Twenty-five years ago, trade publishing was approximately 93% Caucasian and university press publishing about 99%; at the managerial level, 3.4% of all publishing employees were Black and 1.8% were Hispanic, according to Federal figures.

Whenever I visited publishing houses in the early 2000s, reception and mailrooms were overwhelmingly staffed by minorities, calling into question even the relevance of the above percentages. As recently as 2016, Publishers Weekly published an article with the declarative title of “Why Publishing Is So White” citing Lee & Low Books’ “Diversity Baseline Survey,” which highlighted the lack of racial diversity in book publishing, which was then 79% white. Six years later, such a headline would be an overstatement.

I would like to think that the 1997 launching of the Publishing Certificate Program at the City College of New York (on the initiative of bestselling author Walter Mosley) sparked the start of the movement to redress these inequities. At the same time, senior editors perhaps recognized they were publishing more and more minority authors, but their marketing, publicity, and sales departments might not know how to get these titles into the hands of new readers and communities. It was obvious that something had to change if publishers were to take part in building a more equitable multicultural and multiracial society.

We received generous financial support from Random House; Little, Brown; Harcourt; Scholastic; Norton; Penguin; and Time Warner to start the program at City College. What we discovered immediately was that we could train our mostly diverse students, but we couldn’t get them placed into internships or entry-level positions. The CEOs wanted change, but the departments (editorial, in particular) were interested in hiring people of their own background, even when HR managers urged departments to look beyond their traditional “comfort zone.”

George Floyd’s murder and the birth of the Black Lives Matter movement shook the publishing industry out of its sleep, even in the midst of the Covid-19 pandemic. Almost from day one, diversity (or the lack of it) and pay parity for minority employees moved from being ancillary issues to being essential for the survival of publishing in an ever-changing society. According to Penguin Random House’s 2021 annual report, 52% of new hires are BIPOC (Black, Indigenous, and People of Color) at what can now be characterized as living wages. This is a salutary development; now, some argue, increasing the number of nonbinary and gender-nonconforming employees is the next equity frontier.

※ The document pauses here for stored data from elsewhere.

### src/inc/rtccr_pkg.sv
// constants of the calendar time, date and control register block
// assumes one 40 MHz clock shared by bus, calendar and wakeup logic
//
// Contract
// - time word: seconds BCD, units 3:0, tens 6:4, bit 7 reserved
// - time word: minutes BCD, units 11:8, tens 14:12, bit 15 reserved
// - time word: hours BCD, units 19:16, tens 21:20, bits 31:23 reserved
// - time bit 22: zero is AM or 24-hour, one is PM
// - time and date accept writes only in initialization mode
// - system reset clears date shadow to zero when shadow reading selected
// - date word: day BCD 3:0 and 5:4, month BCD 11:8 and 12
// - date word: year BCD 19:16 and 23:20, bits 31:24 reserved
// - date bits 15:13 weekday: 000 disabled, 001 Monday to 111 Sunday
// - control bits 7, 6, 4 writable only in initialization mode
// - summer or winter adjustment takes effect at next seconds boundary
// - bits 2:0 pick wakeup clock: divide 16/8/4/2, 1 Hz, 1 Hz plus 2^16
// - control bit 3 picks stamp edge; changes only while stamping disabled
// - control bit 4 enables reference clock detection
// - control bit 5: zero reads shadows refreshed every two clocks, one direct
// - control bit 6: zero 24-hour format, one AM/PM format
// - control bit 7 enables coarse calibration
// - control bits 8 to 11 enable alarm A, alarm B, wakeup, stamping
// - control bits 12 to 15 enable the four interrupts
// - bit 16 reads zero; writing one outside init adds one hour
// - bit 17 reads zero; writing one outside init subtracts hour unless zero
`default_nettype none
package rtccr_pkg;
  localparam logic [7:0] OFS_TIME = 8'h00;
  localparam logic [7:0] OFS_DATE = 8'h04;
  localparam logic [7:0] OFS_CTRL = 8'h08;
  localparam logic [31:0] TIME_RST = 32'h00000000;
  localparam logic [31:0] DATE_RST = 32'h00002101;
  localparam logic [31:0] CTRL_RST = 32'h00000000;
  localparam logic [31:0] DATE_SYS_RST = 32'h00000000;
  localparam logic [31:0] TIME_WMASK = 32'h007f7f7f;
  localparam logic [31:0] DATE_WMASK = 32'h00ffff3f;
  localparam logic [31:0] CTRL_STORE_MASK = 32'h0000ffff;
  localparam logic [31:0] CTRL_INIT_MASK = 32'h000000d0;
  localparam int TIME_SEC_LSB = 0;
  localparam int TIME_MIN_LSB = 8;
  localparam int TIME_HR_LSB = 16;
  localparam int TIME_PM_BIT = 22;
  localparam int DATE_DAY_LSB = 0;
  localparam int DATE_MON_LSB = 8;
  localparam int DATE_WD_LSB = 13;
  localparam int DATE_YR_LSB = 16;
  localparam int CTRL_WUSEL_LSB = 0;
  localparam int CTRL_TSEDGE = 3;
  localparam int CTRL_REFDET = 4;
  localparam int CTRL_RDDIRECT = 5;
  localparam int CTRL_FMT12 = 6;
  localparam int CTRL_CCAL = 7;
  localparam int CTRL_ALA = 8;
  localparam int CTRL_ALB = 9;
  localparam int CTRL_WUT = 10;
  localparam int CTRL_TIMESTAMP_ENABLE = 11;
  localparam int CTRL_ALAI = 12;
  localparam int CTRL_ALBI = 13;
  localparam int CTRL_WUTI = 14;
  localparam int CTRL_TSI = 15;
  localparam int CTRL_SUMMER = 16;
  localparam int CTRL_WINTER = 17;
endpackage : rtccr_pkg
`default_nettype wire

### src/verilog/rtccr_regs.sv
// calendar counters, shadows and control register of the clock
// assumes sec_tick, init_mode and wp_open come from logic on clk_sys
`default_nettype none
module rtccr_regs (
  // clock and reset
  input wire logic clk_sys,
  input wire logic resetn,
  input wire logic sys_reset,
  // register port
  input wire logic [7:0] addr,
  input wire logic [31:0] wr_data,
  input wire logic wr_en,
  input wire logic rd_en,
  output logic [31:0] rd_data,
  // mode inputs
  input wire logic init_mode,
  input wire logic wp_open,
  input wire logic sec_tick,
  // pin
  input wire logic timestamp_input_pin,
  // derived outputs
  output logic wake_tick,
  output logic wake_ext_reload,
  output logic stamp_event,
  output logic [31:0] time_now,
  output logic [31:0] date_now,
  output logic refclock_detect_enable,
  output logic coarse_cal_enable,
  output logic alarm_a_enable,
  output logic alarm_b_enable,
  output logic wakeup_timer_enable,
  output logic timestamp_enable,
  output logic alarm_a_irq_enable,
  output logic alarm_b_irq_enable,
  output logic wakeup_irq_enable,
  output logic stamp_irq_enable
);
  import rtccr_pkg::*;

  // ***************************************************
  // bcd helpers
  // ***************************************************
  function automatic logic [7:0] bcd_inc(input logic [7:0] v);
    bcd_inc = (v[3:0] == 4'h9) ? {v[7:4] + 4'h1, 4'h0} : {v[7:4], v[3:0] + 4'h1};
  endfunction : bcd_inc

  function automatic logic [7:0] bcd_dec(input logic [7:0] v);
    bcd_dec = (v[3:0] == 4'h0) ? {v[7:4] - 4'h1, 4'h9} : {v[7:4], v[3:0] - 4'h1};
  endfunction : bcd_dec

  function automatic logic [7:0] month_last(input logic [7:0] mo, input logic [7:0] y);
    logic leap;
    leap = y[4] ? (y[3:0] == 4'h2 || y[3:0] == 4'h6)
                : (y[3:0] == 4'h0 || y[3:0] == 4'h4 || y[3:0] == 4'h8);
    case (mo)
      8'h02: month_last = leap ? 8'h29 : 8'h28;
      8'h04, 8'h06, 8'h09, 8'h11: month_last = 8'h30;
      default: month_last = 8'h31;
    endcase
  endfunction : month_last

  // ***************************************************
  // state
  // ***************************************************
  logic [31:0] cal_time;
  logic [31:0] cal_date;
  logic [31:0] ctrl;
  logic [31:0] shadow_time;
  logic [31:0] shadow_date;
  logic shadow_phase;
  logic summer_pend;
  logic winter_pend;
  logic [3:0] div_cnt;
  logic ts_s1;
  logic ts_s2;
  logic ts_d;
  logic [31:0] next_time;
  logic [31:0] next_date;
  logic [31:0] next_ctrl;
  logic [31:0] next_rd;
  logic next_wake;

  // ***************************************************
  // decode
  // ***************************************************
  wire sel_time = (addr == OFS_TIME);
  wire sel_date = (addr == OFS_DATE);
  wire sel_ctrl = (addr == OFS_CTRL);
  wire cal_wr_ok = wr_en & init_mode & wp_open;
  wire wr_time = cal_wr_ok & sel_time;
  wire wr_date = cal_wr_ok & sel_date;
  wire wr_ctrl = wr_en & wp_open & sel_ctrl;
  wire tick_now = sec_tick & ~init_mode;
  wire fmt12 = ctrl[CTRL_FMT12];
  wire rd_direct = ctrl[CTRL_RDDIRECT];
  wire [2:0] wusel = ctrl[CTRL_WUSEL_LSB +: 3];
  // bits 7, 6, 4 only in init; edge bit frozen while stamping runs
  wire [31:0] ctrl_wmask = (init_mode ? CTRL_STORE_MASK
                            : (CTRL_STORE_MASK & ~CTRL_INIT_MASK))
                           & ~({31'h0, ctrl[CTRL_TIMESTAMP_ENABLE]} << CTRL_TSEDGE);
  wire set_summer = wr_ctrl & ~init_mode & wr_data[CTRL_SUMMER];
  wire set_winter = wr_ctrl & ~init_mode & wr_data[CTRL_WINTER];

  // ***************************************************
  // field views of the counters
  // ***************************************************
  wire [7:0] sec = {1'b0, cal_time[TIME_SEC_LSB +: 7]};
  wire [7:0] min = {1'b0, cal_time[TIME_MIN_LSB +: 7]};
  wire [7:0] hr = {2'b00, cal_time[TIME_HR_LSB +: 6]};
  wire pm = cal_time[TIME_PM_BIT];
  wire [7:0] day = {2'b00, cal_date[DATE_DAY_LSB +: 6]};
  wire [7:0] mon = {3'b000, cal_date[DATE_MON_LSB +: 5]};
  wire [2:0] wd = cal_date[DATE_WD_LSB +: 3];
  wire [7:0] yr = cal_date[DATE_YR_LSB +: 8];

  // hour one up, with pm flip and day wrap
  wire [7:0] hr_up = fmt12 ? ((hr == 8'h12) ? 8'h01 : bcd_inc(hr))
                           : ((hr == 8'h23) ? 8'h00 : bcd_inc(hr));
  wire pm_up = (fmt12 && hr == 8'h11) ? ~pm : pm;
  wire wrap_up = fmt12 ? (hr == 8'h11 && pm) : (hr == 8'h23);
  // hour one down
  wire [7:0] hr_dn = (fmt12 && hr == 8'h01) ? 8'h12 : bcd_dec(hr);
  wire pm_dn = (fmt12 && hr == 8'h12) ? ~pm : pm;

  // ***************************************************
  // calendar next state
  // ***************************************************
  always_comb begin
    logic [7:0] s;
    logic [7:0] m;
    logic [7:0] h;
    logic p;
    logic [7:0] d;
    logic [7:0] mo;
    logic [2:0] w;
    logic [7:0] y;
    logic hour_carry;
    logic day_carry;
    s = sec;
    m = min;
    h = hr;
    p = pm;
    d = day;
    mo = mon;
    w = wd;
    y = yr;
    hour_carry = 1'b0;
    day_carry = 1'b0;
    if (tick_now) begin
      if (s == 8'h59) begin
        s = 8'h00;
        if (m == 8'h59) begin
          m = 8'h00;
          hour_carry = 1'b1;
        end else begin
          m = bcd_inc(m);
        end
      end else begin
        s = bcd_inc(s);
      end
      // pending adjustment lands on this boundary, masking a carry
      if (summer_pend) begin
        h = hr_up;
        p = pm_up;
      end else if (winter_pend && hr != 8'h00) begin
        h = hr_dn;
        p = pm_dn;
      end else if (hour_carry) begin
        h = hr_up;
        p = pm_up;
        day_carry = wrap_up;
      end
      if (day_carry) begin
        if (w != 3'h0) begin
          w = (w == 3'h7) ? 3'h1 : w + 3'h1;
        end
        if (d == month_last(mon, yr)) begin
          d = 8'h01;
          if (mo == 8'h12) begin
            mo = 8'h01;
            y = (y == 8'h99) ? 8'h00 : bcd_inc(y);
          end else begin
            mo = bcd_inc(mo);
          end
        end else begin
          d = bcd_inc(d);
        end
      end
    end
    next_time = 32'h0;
    next_time[TIME_SEC_LSB +: 7] = s[6:0];
    next_time[TIME_MIN_LSB +: 7] = m[6:0];
    next_time[TIME_HR_LSB +: 6] = h[5:0];
    next_time[TIME_PM_BIT] = p;
    next_date = 32'h0;
    next_date[DATE_DAY_LSB +: 6] = d[5:0];
    next_date[DATE_MON_LSB +: 5] = mo[4:0];
    next_date[DATE_WD_LSB +: 3] = w;
    next_date[DATE_YR_LSB +: 8] = y;
    if (wr_time) begin
      next_time = wr_data & TIME_WMASK;
    end
    if (wr_date) begin
      next_date = wr_data & DATE_WMASK;
    end
  end

  // ***************************************************
  // control, read mux, wakeup tick
  // ***************************************************
  assign next_ctrl = wr_ctrl ? ((ctrl & ~ctrl_wmask) | (wr_data & ctrl_wmask)) : ctrl;

  // adjust bits are not stored, so they read zero
  assign next_rd = ~rd_en ? 32'h0 :
                   sel_time ? (rd_direct ? cal_time : shadow_time) :
                   sel_date ? (rd_direct ? cal_date : shadow_date) :
                   sel_ctrl ? (ctrl & CTRL_STORE_MASK) : 32'h0;

  always_comb begin
    case (wusel)
      3'h0: next_wake = (div_cnt == 4'hf);
      3'h1: next_wake = (div_cnt[2:0] == 3'h7);
      3'h2: next_wake = (div_cnt[1:0] == 2'h3);
      3'h3: next_wake = div_cnt[0];
      default: next_wake = sec_tick;
    endcase
  end

  wire ts_rise = ts_s2 & ~ts_d;
  wire ts_fall = ~ts_s2 & ts_d;
  wire next_stamp = ctrl[CTRL_TIMESTAMP_ENABLE]
                    & (ctrl[CTRL_TSEDGE] ? ts_fall : ts_rise);

  // ***************************************************
  // registers
  // ***************************************************
  always_ff @(posedge clk_sys or negedge resetn) begin
    if (!resetn) begin
      cal_time <= TIME_RST;
      cal_date <= DATE_RST;
      ctrl <= CTRL_RST;
      rd_data <= 32'h0;
    end else begin
      cal_time <= next_time;
      cal_date <= next_date;
      ctrl <= next_ctrl;
      rd_data <= next_rd;
    end
  end

  // set wins over the boundary that clears
  always_ff @(posedge clk_sys or negedge resetn) begin
    if (!resetn) begin
      summer_pend <= 1'b0;
      winter_pend <= 1'b0;
    end else begin
      summer_pend <= (summer_pend & ~tick_now) | set_summer;
      winter_pend <= (winter_pend & ~tick_now) | set_winter;
    end
  end

  // shadows follow the counters every second clock
  always_ff @(posedge clk_sys or negedge resetn) begin
    if (!resetn) begin
      shadow_time <= TIME_RST;
      shadow_date <= DATE_SYS_RST;
      shadow_phase <= 1'b0;
    end else if (sys_reset) begin
      shadow_date <= DATE_SYS_RST;
      shadow_phase <= 1'b0;
    end else begin
      shadow_phase <= ~shadow_phase;
      if (shadow_phase) begin
        shadow_time <= cal_time;
        shadow_date <= cal_date;
      end
    end
  end

  always_ff @(posedge clk_sys or negedge resetn) begin
    if (!resetn) begin
      div_cnt <= 4'h0;
      wake_tick <= 1'b0;
      wake_ext_reload <= 1'b0;
    end else begin
      div_cnt <= div_cnt + 4'h1;
      wake_tick <= next_wake;
      wake_ext_reload <= wusel[2] & wusel[1];
    end
  end

  // pin synchroniser, edge taken after the second stage
  always_ff @(posedge clk_sys or negedge resetn) begin
    if (!resetn) begin
      ts_s1 <= 1'b0;
      ts_s2 <= 1'b0;
      ts_d <= 1'b0;
      stamp_event <= 1'b0;
    end else begin
      ts_s1 <= timestamp_input_pin;
      ts_s2 <= ts_s1;
      ts_d <= ts_s2;
      stamp_event <= next_stamp;
    end
  end

  // ***************************************************
  // outputs
  // ***************************************************
  assign time_now = cal_time;
  assign date_now = cal_date;
  assign refclock_detect_enable = ctrl[CTRL_REFDET];
  assign coarse_cal_enable = ctrl[CTRL_CCAL];
  assign alarm_a_enable = ctrl[CTRL_ALA];
  assign alarm_b_enable = ctrl[CTRL_ALB];
  assign wakeup_timer_enable = ctrl[CTRL_WUT];
  assign timestamp_enable = ctrl[CTRL_TIMESTAMP_ENABLE];
  assign alarm_a_irq_enable = ctrl[CTRL_ALAI];
  assign alarm_b_irq_enable = ctrl[CTRL_ALBI];
  assign wakeup_irq_enable = ctrl[CTRL_WUTI];
  assign stamp_irq_enable = ctrl[CTRL_TSI];

endmodule : rtccr_regs
`default_nettype wire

I have been impressed by the number of publishers that have contacted us in the last year, asking for advice and offering our graduates mentoring and paid internships. We have developed strong relationships with Princeton University Press, Workman, Bloomsbury, Cedar Grove Books, and Macmillan. Through the persistence of Viking Penguin’s Brian Tart, PRH established a novel, rigorous, and varied program that has benefited 50 of our students. And we just signed an agreement with HBGUSA to start a two-year pilot associate program beginning June 2022 that will offer one CCNY PCP graduate a 12-month position at a very competitive salary, with a $3,000 extra stipend for incidentals, and a year of mentoring. Black Lives Matter strengthened long-standing relationships with the Women’s Media Group, Above the Treeline Edelweiss, and the Association of American Literary Agents and its nonprofit Literary Agents of Change, which will increase opportunities not only for our graduates but also for minorities nationally interested in entering publishing.

In all honesty, I have been a skeptic of change. In the past, publishers “talked the talk,” but didn’t really see the issue of diversity as fundamental and necessary. Money was proffered, there was a smattering of opportunities. Now, finally, I am noticing that publishers big (PRH, HBGUSA) and small (Astra House, Bellevue Press, Seven Stories) are proudly “walking the walk.” This may be a response to the insistence of powerful Facebook organizations such as People of Color in Publishing (1,100 members), https://www.facebook.com/pocpub, and LatinX in Publishing (1,700 followers), https://www.facebook.com/latinxpublishing, that are challenging the status quo.

Publishing is at a significant turning point, and I can only hope that the energy and commitment I now see will lead to real change for years to come.

David Unger is director of the Publishing Certificate Program at the City College of New York.